GDIT Joins Tech Community and White House to Mine Scientific Research for a Global Challenge
As the world continues to confront the COVID-19 pandemic, we find ourselves collectively in an environment that demands, more than ever, quick action, expertise and collaboration. GDIT has joined a White House Artificial Intelligence Challenge and the scientific community to find answers to big questions on COVID-19.
Why does the virus affect different people in dramatically different ways?
Enter the COVID-19 Open Research Dataset (CORD-19). The White House and a coalition of research groups including the Allen Institute and Google (with its data science subsidiary Kaggle), collected more than 135,000 machine-readable scholarly articles about coronaviruses and made it accessible to the entire global research community.
The challenge calls for the nation’s AI experts to develop new text and data mining techniques using the open dataset.

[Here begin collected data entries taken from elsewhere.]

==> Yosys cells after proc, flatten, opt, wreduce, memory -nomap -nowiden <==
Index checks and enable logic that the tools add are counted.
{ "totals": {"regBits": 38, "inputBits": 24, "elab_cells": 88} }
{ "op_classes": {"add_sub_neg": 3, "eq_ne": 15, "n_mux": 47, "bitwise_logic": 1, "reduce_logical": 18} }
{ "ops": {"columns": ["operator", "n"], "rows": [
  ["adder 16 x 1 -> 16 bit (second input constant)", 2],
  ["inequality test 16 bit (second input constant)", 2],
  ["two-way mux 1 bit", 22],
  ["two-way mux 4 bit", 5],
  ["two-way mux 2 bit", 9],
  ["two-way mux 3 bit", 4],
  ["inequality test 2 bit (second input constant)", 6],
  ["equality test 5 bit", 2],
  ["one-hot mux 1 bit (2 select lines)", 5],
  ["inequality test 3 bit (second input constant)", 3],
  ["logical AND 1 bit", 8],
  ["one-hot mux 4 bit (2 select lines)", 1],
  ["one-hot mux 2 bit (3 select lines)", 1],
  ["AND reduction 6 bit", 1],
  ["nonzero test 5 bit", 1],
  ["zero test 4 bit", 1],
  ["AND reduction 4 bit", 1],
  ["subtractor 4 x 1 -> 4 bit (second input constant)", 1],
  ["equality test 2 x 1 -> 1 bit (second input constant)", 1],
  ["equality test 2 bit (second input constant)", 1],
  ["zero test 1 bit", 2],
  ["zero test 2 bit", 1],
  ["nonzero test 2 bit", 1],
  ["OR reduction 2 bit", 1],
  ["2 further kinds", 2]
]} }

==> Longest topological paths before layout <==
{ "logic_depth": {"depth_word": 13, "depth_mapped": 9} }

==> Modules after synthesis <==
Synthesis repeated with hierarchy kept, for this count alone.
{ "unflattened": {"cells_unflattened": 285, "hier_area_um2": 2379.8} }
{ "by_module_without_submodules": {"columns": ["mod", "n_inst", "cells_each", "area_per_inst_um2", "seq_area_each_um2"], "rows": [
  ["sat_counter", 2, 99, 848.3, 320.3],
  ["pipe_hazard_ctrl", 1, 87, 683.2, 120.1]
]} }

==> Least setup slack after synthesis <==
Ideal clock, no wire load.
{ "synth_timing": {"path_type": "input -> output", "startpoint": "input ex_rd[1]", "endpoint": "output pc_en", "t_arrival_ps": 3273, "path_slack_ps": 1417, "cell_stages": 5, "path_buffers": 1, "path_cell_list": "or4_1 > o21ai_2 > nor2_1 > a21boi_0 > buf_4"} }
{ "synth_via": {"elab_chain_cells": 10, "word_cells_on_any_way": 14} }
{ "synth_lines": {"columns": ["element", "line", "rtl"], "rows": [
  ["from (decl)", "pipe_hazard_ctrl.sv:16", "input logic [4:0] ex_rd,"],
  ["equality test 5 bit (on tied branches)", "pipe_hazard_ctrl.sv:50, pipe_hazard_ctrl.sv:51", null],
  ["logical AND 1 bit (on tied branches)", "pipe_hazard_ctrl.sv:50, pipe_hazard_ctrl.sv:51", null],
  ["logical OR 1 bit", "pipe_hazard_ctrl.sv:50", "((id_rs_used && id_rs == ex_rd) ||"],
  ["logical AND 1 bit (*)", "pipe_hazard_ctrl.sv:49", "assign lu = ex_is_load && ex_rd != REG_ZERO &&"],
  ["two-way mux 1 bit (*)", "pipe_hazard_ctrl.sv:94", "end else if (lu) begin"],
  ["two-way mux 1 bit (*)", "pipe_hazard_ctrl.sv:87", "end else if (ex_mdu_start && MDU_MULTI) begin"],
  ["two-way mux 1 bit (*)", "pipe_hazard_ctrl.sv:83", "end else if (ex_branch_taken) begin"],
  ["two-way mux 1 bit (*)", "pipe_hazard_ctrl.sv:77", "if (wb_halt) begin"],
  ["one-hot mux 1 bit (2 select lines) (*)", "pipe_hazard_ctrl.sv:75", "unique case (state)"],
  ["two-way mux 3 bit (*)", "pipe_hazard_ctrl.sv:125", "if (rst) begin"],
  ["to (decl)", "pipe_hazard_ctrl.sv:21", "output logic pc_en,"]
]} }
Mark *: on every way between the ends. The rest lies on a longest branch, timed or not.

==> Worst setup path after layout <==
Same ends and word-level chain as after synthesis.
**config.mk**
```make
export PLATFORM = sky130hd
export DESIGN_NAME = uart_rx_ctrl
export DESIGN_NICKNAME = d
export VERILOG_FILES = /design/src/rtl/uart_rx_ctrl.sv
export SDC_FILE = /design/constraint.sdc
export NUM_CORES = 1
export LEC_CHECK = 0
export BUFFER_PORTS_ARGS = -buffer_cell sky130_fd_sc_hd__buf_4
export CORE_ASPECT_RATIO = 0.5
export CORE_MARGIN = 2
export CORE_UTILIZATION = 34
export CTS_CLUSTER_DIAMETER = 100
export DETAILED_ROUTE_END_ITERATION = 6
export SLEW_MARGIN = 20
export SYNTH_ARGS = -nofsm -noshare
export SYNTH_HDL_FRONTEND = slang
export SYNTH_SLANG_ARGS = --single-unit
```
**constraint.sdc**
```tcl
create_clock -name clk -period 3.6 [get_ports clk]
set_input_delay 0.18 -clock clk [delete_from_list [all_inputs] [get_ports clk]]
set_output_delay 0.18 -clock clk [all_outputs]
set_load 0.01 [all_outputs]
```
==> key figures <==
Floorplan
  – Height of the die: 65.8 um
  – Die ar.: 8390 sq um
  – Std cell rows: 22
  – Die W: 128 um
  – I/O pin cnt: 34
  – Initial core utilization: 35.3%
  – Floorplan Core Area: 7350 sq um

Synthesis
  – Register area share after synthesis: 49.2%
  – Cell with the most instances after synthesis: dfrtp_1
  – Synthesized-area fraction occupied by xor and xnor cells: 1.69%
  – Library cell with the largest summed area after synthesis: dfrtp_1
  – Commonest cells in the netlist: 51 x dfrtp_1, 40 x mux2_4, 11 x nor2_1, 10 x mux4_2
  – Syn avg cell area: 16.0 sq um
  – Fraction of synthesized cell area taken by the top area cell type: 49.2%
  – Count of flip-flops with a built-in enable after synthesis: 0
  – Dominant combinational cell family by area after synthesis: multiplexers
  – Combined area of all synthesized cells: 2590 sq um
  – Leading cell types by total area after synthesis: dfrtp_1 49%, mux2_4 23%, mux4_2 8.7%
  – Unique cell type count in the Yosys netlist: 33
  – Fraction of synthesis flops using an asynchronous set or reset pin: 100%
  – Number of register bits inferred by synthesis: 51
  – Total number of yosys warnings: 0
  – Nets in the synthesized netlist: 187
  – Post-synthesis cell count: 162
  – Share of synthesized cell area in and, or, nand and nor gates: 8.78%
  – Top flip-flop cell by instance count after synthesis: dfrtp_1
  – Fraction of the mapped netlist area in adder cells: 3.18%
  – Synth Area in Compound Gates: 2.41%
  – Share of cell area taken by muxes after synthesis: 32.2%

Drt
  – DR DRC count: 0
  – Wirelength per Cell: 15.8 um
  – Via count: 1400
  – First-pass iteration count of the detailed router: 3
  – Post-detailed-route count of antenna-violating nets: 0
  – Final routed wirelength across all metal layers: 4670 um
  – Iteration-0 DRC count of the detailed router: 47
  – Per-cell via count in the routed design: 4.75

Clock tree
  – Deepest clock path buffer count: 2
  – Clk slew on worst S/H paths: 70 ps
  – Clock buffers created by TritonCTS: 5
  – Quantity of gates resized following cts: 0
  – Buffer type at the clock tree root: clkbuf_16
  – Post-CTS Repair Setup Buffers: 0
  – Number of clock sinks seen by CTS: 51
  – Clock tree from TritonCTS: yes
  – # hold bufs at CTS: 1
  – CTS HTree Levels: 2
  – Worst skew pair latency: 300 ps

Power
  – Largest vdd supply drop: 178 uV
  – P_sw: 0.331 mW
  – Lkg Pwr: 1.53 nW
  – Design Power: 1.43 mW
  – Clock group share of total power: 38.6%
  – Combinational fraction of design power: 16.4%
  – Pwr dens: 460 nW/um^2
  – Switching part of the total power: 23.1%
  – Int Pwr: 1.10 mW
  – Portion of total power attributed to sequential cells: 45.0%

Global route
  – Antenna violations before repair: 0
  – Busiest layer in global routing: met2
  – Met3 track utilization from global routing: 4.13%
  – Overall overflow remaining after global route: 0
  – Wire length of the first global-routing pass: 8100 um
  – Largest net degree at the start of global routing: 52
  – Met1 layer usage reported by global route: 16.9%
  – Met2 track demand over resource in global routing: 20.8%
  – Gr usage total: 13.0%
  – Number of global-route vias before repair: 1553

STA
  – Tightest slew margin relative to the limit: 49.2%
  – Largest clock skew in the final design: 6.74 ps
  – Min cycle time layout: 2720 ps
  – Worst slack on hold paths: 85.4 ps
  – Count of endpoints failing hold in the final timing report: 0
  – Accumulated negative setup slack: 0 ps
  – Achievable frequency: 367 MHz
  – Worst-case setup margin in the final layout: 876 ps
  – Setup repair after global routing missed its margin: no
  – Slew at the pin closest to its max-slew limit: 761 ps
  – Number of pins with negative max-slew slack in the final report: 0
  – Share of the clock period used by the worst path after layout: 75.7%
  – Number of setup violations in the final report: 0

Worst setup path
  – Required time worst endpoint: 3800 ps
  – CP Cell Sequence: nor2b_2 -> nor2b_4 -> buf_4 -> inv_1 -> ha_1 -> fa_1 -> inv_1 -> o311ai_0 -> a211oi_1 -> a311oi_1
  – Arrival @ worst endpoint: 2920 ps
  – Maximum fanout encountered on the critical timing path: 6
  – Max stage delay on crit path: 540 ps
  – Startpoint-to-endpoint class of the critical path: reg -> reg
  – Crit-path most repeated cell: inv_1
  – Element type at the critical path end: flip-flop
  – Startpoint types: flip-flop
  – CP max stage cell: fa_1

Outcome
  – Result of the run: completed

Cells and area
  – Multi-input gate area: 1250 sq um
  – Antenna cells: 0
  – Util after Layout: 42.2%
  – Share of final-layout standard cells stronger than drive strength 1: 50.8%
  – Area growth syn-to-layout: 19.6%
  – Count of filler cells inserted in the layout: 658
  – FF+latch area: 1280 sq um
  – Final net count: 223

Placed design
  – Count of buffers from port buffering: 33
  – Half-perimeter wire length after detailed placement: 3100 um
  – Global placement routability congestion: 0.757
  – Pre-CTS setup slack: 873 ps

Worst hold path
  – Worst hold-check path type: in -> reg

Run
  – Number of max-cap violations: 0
===== config.mk =====
export PLATFORM = sky130hd
export DESIGN_NAME = cpu_mem_arbiter
export DESIGN_NICKNAME = d
export VERILOG_FILES = /design/src/rtl/cpu_pkg.sv /design/src/rtl/rr_picker.sv /design/src/rtl/cpu_mem_arbiter.sv
export SDC_FILE = /design/constraint.sdc
export NUM_CORES = 1
export LEC_CHECK = 0
export ABC_AREA = 1
export CAP_MARGIN = 5
export CORE_ASPECT_RATIO = 1.75
export CORE_MARGIN = 3
export CORE_UTILIZATION = 45
export DETAILED_ROUTE_END_ITERATION = 10
export HOLD_SLACK_MARGIN = 0.06
export PLACE_DENSITY = 0.79
export REMOVE_ABC_BUFFERS = 1
export SETUP_SLACK_MARGIN = 0.4
export SLEW_MARGIN = 20
export SYNTH_ARGS = -nofsm -noshare
export SYNTH_HDL_FRONTEND = slang
export SYNTH_HIERARCHICAL = 1
export SYNTH_SLANG_ARGS = --single-unit

===== constraint.sdc =====
create_clock -name clk -period 3.65 [get_ports clk]
set_input_delay 1.095 -clock clk [delete_from_list [all_inputs] [get_ports clk]]
set_output_delay 1.095 -clock clk [all_outputs]
set_load 0.005 [all_outputs]

===== src/rtl/cpu_pkg.sv =====
// Shared CPU constants, requester indices and the memory arbiter state encoding.
package cpu_pkg;

    localparam int unsigned CPU_AW   = 4;
    localparam int unsigned CPU_DW   = 8;
    localparam int unsigned CPU_NREQ = 3;

    localparam int unsigned REQ_FETCH = 0;
    localparam int unsigned REQ_LSU   = 1;
    localparam int unsigned REQ_DBG   = 2;

    typedef enum logic [1:0] {
        IDLE,
        ISSUE,
        WAIT,
        RESP
    } arb_state_t;

endpackage


===== src/rtl/rr_picker.sv =====
// Round-robin picker: first set request bit searching upward from last+1, wrapping at NREQ.
module rr_picker
    import cpu_pkg::*;
#(
    parameter int unsigned NREQ = CPU_NREQ
) (
    input  logic [NREQ-1:0]                             req,
    input  logic [((NREQ > 1) ? $clog2(NREQ) : 1)-1:0]  last,
    output logic                                        found,
    output logic [((NREQ > 1) ? $clog2(NREQ) : 1)-1:0]  idx
);

    localparam int unsigned IW = (NREQ > 1) ? $clog2(NREQ) : 1;

    // Walk offsets from farthest to nearest so the closest hit after 'last' is written last.
    always_comb begin
        found = 1'b0;
        idx   = '0;
        for (int unsigned k = NREQ; k >= 1; k--) begin
            logic [IW-1:0] j;
            j = IW'((32'(last) + k) % NREQ);
            if (req[j]) begin
                found = 1'b1;
                idx   = j;
            end
        end
    end

endmodule


===== src/rtl/cpu_mem_arbiter.sv =====
// Round-robin arbiter serialising fetch / load-store / debug accesses onto the CPU's
// single-port memory, one access per MEM_LAT+3 cycles with a one-cycle response pulse.
module cpu_mem_arbiter
    import cpu_pkg::*;
#(
    parameter int unsigned NREQ    = CPU_NREQ,
    parameter int unsigned AW      = CPU_AW,
    parameter int unsigned DW      = CPU_DW,
    parameter int unsigned MEM_LAT = 1
) (
    input  logic                 clk,
    input  logic                 reset,
    input  logic [NREQ-1:0]      req_valid,
    input  logic [NREQ-1:0]      req_we,
    input  logic [NREQ*AW-1:0]   req_addr,
    input  logic [NREQ*DW-1:0]   req_wdata,
    output logic [NREQ-1:0]      req_ready,
    output logic [NREQ-1:0]      rsp_valid,
    output logic [DW-1:0]        rsp_rdata,
    output logic                 mem_cs,
    output logic                 mem_we,
    output logic [AW-1:0]        mem_addr,
    output logic [DW-1:0]        mem_wdata,
    input  logic [DW-1:0]        mem_rdata,
    output logic                 busy
);

    localparam int unsigned IW = (NREQ > 1) ? $clog2(NREQ) : 1;
    localparam int unsigned CW = $clog2(MEM_LAT + 1);

    arb_state_t       state_q, state_d;
    logic [IW-1:0]    last_q, last_d;
    logic [IW-1:0]    gnt_q, gnt_d;
    logic             we_q, we_d;
    logic [AW-1:0]    addr_q, addr_d;
    logic [DW-1:0]    wdata_q, wdata_d;
    logic [CW-1:0]    cnt_q, cnt_d;

    logic [NREQ-1:0]  req_ready_q, req_ready_d;
    logic [NREQ-1:0]  rsp_valid_q, rsp_valid_d;
    logic [DW-1:0]    rsp_rdata_q, rsp_rdata_d;
    logic             mem_cs_q, mem_cs_d;
    logic             mem_we_q, mem_we_d;
    logic [AW-1:0]    mem_addr_q, mem_addr_d;
    logic [DW-1:0]    mem_wdata_q, mem_wdata_d;
    logic             busy_q, busy_d;

    logic             pick_found;
    logic [IW-1:0]    pick_idx;

    rr_picker #(
        .NREQ (NREQ)
    ) u_picker (
        .req   (req_valid),
        .last  (last_q),
        .found (pick_found),
        .idx   (pick_idx)
    );

    // Next-state logic; output registers are loaded from the state being entered.
    always_comb begin
        state_d     = state_q;
        last_d      = last_q;
        gnt_d       = gnt_q;
        we_d        = we_q;
        addr_d      = addr_q;
        wdata_d     = wdata_q;
        cnt_d       = cnt_q;
        req_ready_d = '0;
        rsp_valid_d = '0;
        rsp_rdata_d = '0;
        mem_cs_d    = 1'b0;
        mem_we_d    = 1'b0;
        mem_addr_d  = '0;
        mem_wdata_d = '0;

        case (state_q)
            IDLE: begin
                if (pick_found) begin
                    gnt_d   = pick_idx;
                    we_d    = req_we[pick_idx];
                    addr_d  = req_addr[32'(pick_idx) * AW +: AW];
                    wdata_d = req_wdata[32'(pick_idx) * DW +: DW];
                    state_d = ISSUE;
                end
            end
            ISSUE: begin
                last_d  = gnt_q;
                cnt_d   = CW'(MEM_LAT);
                state_d = WAIT;
            end
            WAIT: begin
                cnt_d = cnt_q - CW'(1);
                if (cnt_q == CW'(1)) begin
                    rsp_rdata_d = we_q ? '0 : mem_rdata;
                    state_d     = RESP;
                end
            end
            RESP: begin
                state_d = IDLE;
            end
            default: begin
                state_d = IDLE;
            end
        endcase

        if (state_d == ISSUE) begin
            req_ready_d = NREQ'(1) << gnt_d;
            mem_cs_d    = 1'b1;
            mem_we_d    = we_d;
            mem_addr_d  = addr_d;
            mem_wdata_d = wdata_d;
        end
        if (state_d == RESP) begin
            rsp_valid_d = NREQ'(1) << gnt_d;
        end
        busy_d = (state_d != IDLE);
    end

    always_ff @(posedge clk) begin
        if (reset) begin
            state_q     <= IDLE;
            last_q      <= IW'(NREQ - 1);
            gnt_q       <= '0;
            we_q        <= 1'b0;
            addr_q      <= '0;
            wdata_q     <= '0;
            cnt_q       <= '0;
            req_ready_q <= '0;
            rsp_valid_q <= '0;
            rsp_rdata_q <= '0;
            mem_cs_q    <= 1'b0;
            mem_we_q    <= 1'b0;
            mem_addr_q  <= '0;
            mem_wdata_q <= '0;
            busy_q      <= 1'b0;
        end else begin
            state_q     <= state_d;
            last_q      <= last_d;
            gnt_q       <= gnt_d;
            we_q        <= we_d;
            addr_q      <= addr_d;
            wdata_q     <= wdata_d;
            cnt_q       <= cnt_d;
            req_ready_q <= req_ready_d;
            rsp_valid_q <= rsp_valid_d;
            rsp_rdata_q <= rsp_rdata_d;
            mem_cs_q    <= mem_cs_d;
            mem_we_q    <= mem_we_d;
            mem_addr_q  <= mem_addr_d;
            mem_wdata_q <= mem_wdata_d;
            busy_q      <= busy_d;
        end
    end

    assign req_ready = req_ready_q;
    assign rsp_valid = rsp_valid_q;
    assign rsp_rdata = rsp_rdata_q;
    assign mem_cs    = mem_cs_q;
    assign mem_we    = mem_we_q;
    assign mem_addr  = mem_addr_q;
    assign mem_wdata = mem_wdata_q;
    assign busy      = busy_q;

endmodule


==> results.ini <==
[final_layout]
area_growth_pct=40.13
nets=483
diodes=0
utilization_pct=65.49
drive_gt1_share_pct=11.11
regArea_um2=980.9
nFillCells=455
multi_input_area_um2=1090

[place]
hpwl_mm=4.324
dpl_worst_slack_ns=0.4672
port_buffers=80
gp_congestion=0.8236

[clocking]
numClockSinks=49
cts-root-buf=clkbuf_8
cts.repair.resized=0
clkTransAtPathRegs_ns=0.08
tritoncts=yes
post_cts_buffers=0
h-tree-depth=2
cts_made_buffers=5
cts_buffer_depth=2
clk_latency_ns=0.30
cts_hold_buf=0

[outcome]
status=finished clean

[worst_setup_path]
rr_worst_depth=15
worstSetupEndpointType=flop
critPathMaxFanout=22
r2r_slack_ns=1.24
worstPathArrival_ns=3.14
path_common_cell=nand2_1
crit_slowest_cell=clkdlybuf4s50_1
worstReg2RegEnd=mem_addr[0]
slowest_delay_ns=0.49
path_cells=clkdlybuf4s50_1, inv_1, a21oi_1, nand2_1, nand2_1, nor2_2, nand2_1, nand2_1, inv_2, nand2_1, nor2_2, nand2_1, inv_1, nor2_1, nor2_2
start_kind=primary input
critPathRequiredTime_ns=3.89
critical_path_class=primary input to flop
r2r-start=last_q[0]

[timing]
maxSlewViolCount=0
tightest_slew_ns=0.3580
max_slew_margin_pct=76.10
min_period_ns=2.902
max_freq_mhz=344.6
clock_skew_ns=0.005902
setup_viol=0
worst_slack_ns=0.7480
hold_violations=0
fin_crit_sh_pct=79.51
tns_ns=0
rsz0062_at_grt=no

[global_route]
antenna_found_initial=0
overflow=0
grt_pass1_wl_mm=8.963
grt_pass1_vias=2184
grt_usage_pct=19.46
grt_max_degree=23

[power]
fin_total_pwr_mw=2.505
powerDensity_nw_per_um2=768.6
ir_drop_v=0.0005601
total_leakage_power_nw=1.680

[worst_hold_path]
worstHoldEndpoint=last_q[0]
min_path_cells=2
hold_path_class=flop to flop
worstHoldStart=gnt_q[0]

[floorplanning]
placementRows=34
die_h_um=101.1
io-pin-count=81
design.die.area_um2=6101
die_w_um=60.35
design.core.area_um2=4977
initial_utilization_pct=46.73

[run]
maxCapViolations=0

[drt]
drtIter0Drc=45
num_vias=2226
viasPerCell=4.667
antenna_left=0
drc=0
wl_mm=5.553
post_drt_wl_per_cell_um=11.64
firstDrtPassIters=4

[synth]
synth_cells=342
syn_area_per_cell_um2=6.801
ys_seq_area_share_pct=42.17
ys_seq_elements=49
yosysUniqueCellTypes=25
synth_warnings=6
synth_area_um2=2326

[through the flow]
step / cell area [µm²] / hold slack, ns / instances
6_report: 3259 / 0.4736 / 477
5_1_grt: 3259 / 0.5156 / 477
4_1_cts: 3259 / 0.4752 / 477
3_5_place_dp: 3156 / 0.4586 / 470
3_3_place_gp: 3156 / 0.4592 / 470
2_1_floorplan: 2265 / 0.4291 / 333
[flip-flops by register name, summed over array words and instances, names as in the netlist]
register	flops
mem_wdata	8
rsp_rdata	8
wdata_q	8
addr_q	4
mem_addr	4
req_ready	3
rsp_valid	3
gnt_q	2
last_q	2
state_q	2
busy	1
cnt_q	1
mem_cs	1
mem_we	1
we_q	1
[how the worst max path moves through the flow]
stage / depth (start not counted) / slack [ns] / from / end
final: 15 / 0.75 / req_valid[1] / mem_addr[0]
after global routing: 15 / 0.52 / req_valid[1] / mem_addr[0]
after CTS: 15 / 0.76 / req_valid[1] / mem_wdata[7]
after detailed placement: 15 / 0.47 / req_valid[1] / mem_wdata[7]
after global placement: 15 / 0.54 / req_valid[1] / mem_we
after floorplan: 11 / 1.0 / req_valid[1] / mem_addr[0]
[synthesized netlist by cell type (all sizes together)]
cell type	count	area share [%]
nor2	65	12
nand3	20	4.3
inv	51	8.3
nand4	1	0.27
dfxtp	49	42
clkbuf	1	0.16
nand2	115	20
o21ai	5	1.2
ha	8	4.3
a21oi	5	1.2
or2	14	3.8
buf	8	2.5
[power by group]
| group | internal, mW | leakage, nW | total [mW] | switching, mW |
|---|---|---|---|---|
| Clock | 0.199 | 0.0540 | 0.368 | 0.169 |
| Combinational | 0.571 | 1.22 | 1.37 | 0.795 |
| Sequential | 0.713 | 0.402 | 0.771 | 0.0580 |
| Total | 1.48 | 1.68 | 2.51 | 1.02 |
[cell usage in the layout (no fill, tap or decap)]
master / Yosys / layout
a21oi_1: 4 / 4
a21oi_2: 1 / 1
buf_4: 2 / 3
bufinv_16: 0 / 1
clkbuf_8: 0 / 5
clkdlybuf4s50_1: 0 / 80
clkinv_2: 0 / 1
dfxtp_1: 49 / 49
ha_1: 8 / 8
inv_1: 41 / 41
inv_2: 9 / 9
inv_4: 1 / 1
nand2_1: 110 / 110
nand2_2: 3 / 3
nand2_4: 2 / 2
nand3_1: 20 / 20
nand4_1: 1 / 1
nor2_1: 51 / 51
nor2_2: 13 / 13
nor2_4: 1 / 1
o21ai_0: 3 / 3
o21ai_1: 1 / 1
o21ai_2: 1 / 1
or2_0: 6 / 6
or2_1: 2 / 2
or2_2: 6 / 6
[per-layer routing]
| metal | wire (µm) | share of wire (%) | track usage, % | up-vias |
|---|---|---|---|---|
| li1 | - | - | - | 1168 |
| met1 | 2048 | 37 | 18.26 | 1013 |
| met2 | 3267 | 59 | 38.75 | 40 |
| met3 | 171 | 3.1 | 3.590 | 5 |
| met4 | 65 | 1.2 | 7.338 | 0 |
| met5 | 0 | 0 | 0 | - |
[cells by family (layout without fill, tap and decap cells)]
| logic type | count (synthesis) | in the layout | share of synthesized area (%) |
|---|---|---|---|
| adder cells (fa/ha/maj) | 8 | 8 | 4.304 |
| AO/OA/AOI/OAI | 10 | 10 | 2.474 |
| flip-flops | 49 | 49 | 42.17 |
| buffers and inverters | 60 | 141 | 10.97 |
| AND/OR/NAND/NOR | 215 | 215 | 40.08 |
[cell type report]
cell class	instances	share of cell area [%]
Tap cell	54	2.073
Multi-Input combinational cell	233	33.44
Inverter	51	5.950
Clock inverter	2	1.075
Sequential cell	49	30.10
Timing Repair Buffer	83	25.26
Clock buffer	5	2.111
[critical path: cells and delay by family]
kind,cells,cell delay (ns)
AO/OA/AOI/OAI,1,0.17
AND/OR/NAND/NOR,10,0.96
buffers and inverters,4,0.91
Power figures use the tool's default switching activity.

By applying scientific understanding combined with new advances in natural language processing (NLP), machine learning (ML) and AI, GDIT is responding to the challenge to help find new insights about the virus and support the worldwide effort to eradicate it.
Natural Language Processing Analysis Links Diabetes Risks
A GDIT team was assembled to focus on finding answers to COVID-19 risk factors, including in-house epidemiologists, NLP and AI/ML experts and those supporting missions with populations with chronic conditions, who may be among those most impacted by the virus. By examining the prevalence and co-occurrence of number of patients, comorbidities and percentages, the team started to find linkages between diabetes and COVID-19 deaths and the specific risks the virus presents for people with diabetes.
This initial effort, and the team’s method of extracting and understanding the entities mentioned, has provided a framework to not only look at other underlying health conditions (such as hypertension, heart disease, etc.) but to also expand the scope of entities examined to include things like geographic or demographic data as well – e.g. how old are the patients, what’s their ethnicity, where do they live and why could that be important?
The team’s participation in the challenge was made possible by the fact that GDIT had in-house experts in NLP and AI/ML, knowledge of a specific population of COVID-19 patients and the support internally from company leadership to focus on this effort. Its work will soon be published in scientific journals and will continue to expand, building on its initial submission.
In the coming months, the GDIT team will continue to work together in support of this critical global health sciences need.